Suppose I have a set of case classes that represent constants, variables, and unary and binary operations on them, similar to one from "Case Classes and Pattern Matching" chapter in Programming in Scala:
abstract class Value {
def basicEvaluate(varArray: Array[Double]): Double
def evaluate(varArray: Array[Double]) = basicEvaluate(varArray)
}
case class Constant(d: Double) extends Value {
override def basicEvaluate(varArray: Array[Double]) = d
}
case class Variable(i: Int) extends Value {
override def basicEvaluate(varArray: Array[Double]) = varArray(i)
}
case class Add(v1: Value, v2: Value) extends Value {
override def basicEvaluate(varArray: Array[Double]) = v1.evaluate(varArray) + v2.evaluate(varArray)
}
...
Then, suppose I have some means to produce expression trees that reuse certain subexpressions many times, and I wish to be able to evaluate the expression efficiently, so that each distinct subexpression gets evaluated only once.
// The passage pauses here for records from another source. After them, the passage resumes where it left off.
--- config.mk ---
export PLATFORM = sky130hd
export DESIGN_NAME = lifo_reorder
export DESIGN_NICKNAME = d
export VERILOG_FILES = /design/src/hdl/tbu_pkg.sv /design/src/hdl/lifo_reorder.sv
export SDC_FILE = /design/constraint.sdc
export NUM_CORES = 1
export LEC_CHECK = 0
export ABC_AREA = 0
export BUFFER_PORTS_ARGS = -buffer_cell sky130_fd_sc_hd__clkbuf_2
export CAP_MARGIN = 20
export CORE_ASPECT_RATIO = 0.9
export CORE_MARGIN = 3
export CORE_UTILIZATION = 45
export DETAILED_ROUTE_END_ITERATION = 7
export PLACE_DENSITY = 0.67
export SYNTH_ARGS = -nofsm -noshare
export SYNTH_HDL_FRONTEND = slang
export SYNTH_SLANG_ARGS = --single-unit
--- constraint.sdc ---
create_clock -name clk -period 4 [get_ports clk]
set_clock_uncertainty 0.15 [all_clocks]
set_input_delay 0.4 -clock clk [delete_from_list [all_inputs] [get_ports clk]]
set_output_delay 0.4 -clock clk [all_outputs]
set_load 0.005 [all_outputs]
--- src/hdl/tbu_pkg.sv ---
package tbu_pkg;

  // Trellis geometry
  localparam int NUM_STATES = 64;
  localparam int STATE_W    = 6;                 // log2 of NUM_STATES
  localparam int ENTRY_W    = STATE_W + 1;       // Decision bit above previous state

  // Survivor memory holds this many trellis stages
  localparam int MEM_DEPTH  = 128;

  // Defaults for the traceback and decode lengths
  // Legal pairs need traceback + 4 <= decode and traceback + 2 * decode <= 96
  localparam int DEF_TRACEBACK_LEN = 24;
  localparam int DEF_DECODE_LEN    = 32;

  // One state index
  typedef logic [STATE_W-1:0] state_t;

  // One survivor entry packed as {decision, prev_state}
  typedef logic [ENTRY_W-1:0] entry_t;

  // A whole stage with the entry for state s at bits [s*ENTRY_W +: ENTRY_W]
  typedef logic [NUM_STATES*ENTRY_W-1:0] column_t;

  // Survivor memory address
  typedef logic [$clog2(MEM_DEPTH)-1:0] stage_addr_t;

endpackage
--- src/hdl/lifo_reorder.sv ---
`timescale 1ns/1ps

module lifo_reorder #(
  parameter int decode_len = tbu_pkg::DEF_DECODE_LEN
) (
  input  logic            clk,
  input  logic            sys_rst,
  input  logic            dec_valid,
  input  logic            dec_bit,
  input  tbu_pkg::state_t dec_state,
  input  logic            dec_last,
  output logic            vit_desc,
  output tbu_pkg::state_t last_state,
  output logic            valid_out
);
  import tbu_pkg::*;

  localparam int IDX_W = (decode_len > 1) ? $clog2(decode_len) : 1;

  entry_t           bank_mem [2][decode_len];
  logic             fill_bank;     // Bank taking traceback output
  logic             drain_bank;    // Bank being played out
  logic [IDX_W-1:0] wr_idx;
  logic [IDX_W-1:0] rd_idx;
  entry_t           rd_entry;

  // Oldest stage sits at the top of a filled bank
  assign rd_entry   = bank_mem[drain_bank][rd_idx];
  assign vit_desc   = rd_entry[ENTRY_W-1];
  assign last_state = rd_entry[STATE_W-1:0];

  always_ff @(posedge clk) begin
    if (dec_valid) begin
      bank_mem[fill_bank][wr_idx] <= {dec_bit, dec_state};
    end
  end

  always_ff @(posedge clk) begin
    if (sys_rst) begin
      fill_bank  <= 1'b0;
      drain_bank <= 1'b0;
      wr_idx     <= '0;
      rd_idx     <= '0;
      valid_out  <= 1'b0;
    end else begin
      // Drain side counts down to slot 0
      if (valid_out) begin
        if (rd_idx == '0) begin
          valid_out <= 1'b0;
        end else begin
          rd_idx <= rd_idx - 1'b1;
        end
      end

      // The last item of a block on the fill side swaps the banks
      if (dec_valid) begin
        if (dec_last) begin
          wr_idx     <= '0;
          fill_bank  <= ~fill_bank;
          drain_bank <= fill_bank;
          rd_idx     <= IDX_W'(decode_len - 1);
          valid_out  <= 1'b1;
        end else begin
          wr_idx <= wr_idx + 1'b1;
        end
      end
    end
  end

endmodule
For this reason, I introduce a trait
trait UsingCache extends Value {
var cached: Option[Double] = None
override def evaluate(varArray: Array[Double]) = {
if (cached == None) {
cached = Some(basicEvaluate(varArray))
}
cached.get
}
}
Then, I can do the following:
val expr = new Variable(0) with UsingCache
val expr2 = new Add(expr, expr) with UsingCache
expr2.evaluate(Array(5.0))
and it works.
My question is - how to implement a function def extend(value: Value): UsingCache
which would recursively replace each Value
in the tree with a corresponding .. with UsingCache
object? I wish to keep this logic decoupled from the individual subclasses of Value
(e.g., when I add a new operation, it shouldn't contain any code specific for caching). Is there some way to do this using implicit conversion? Or some ideas how to use Scala reflection (I'm using Scala 2.12)?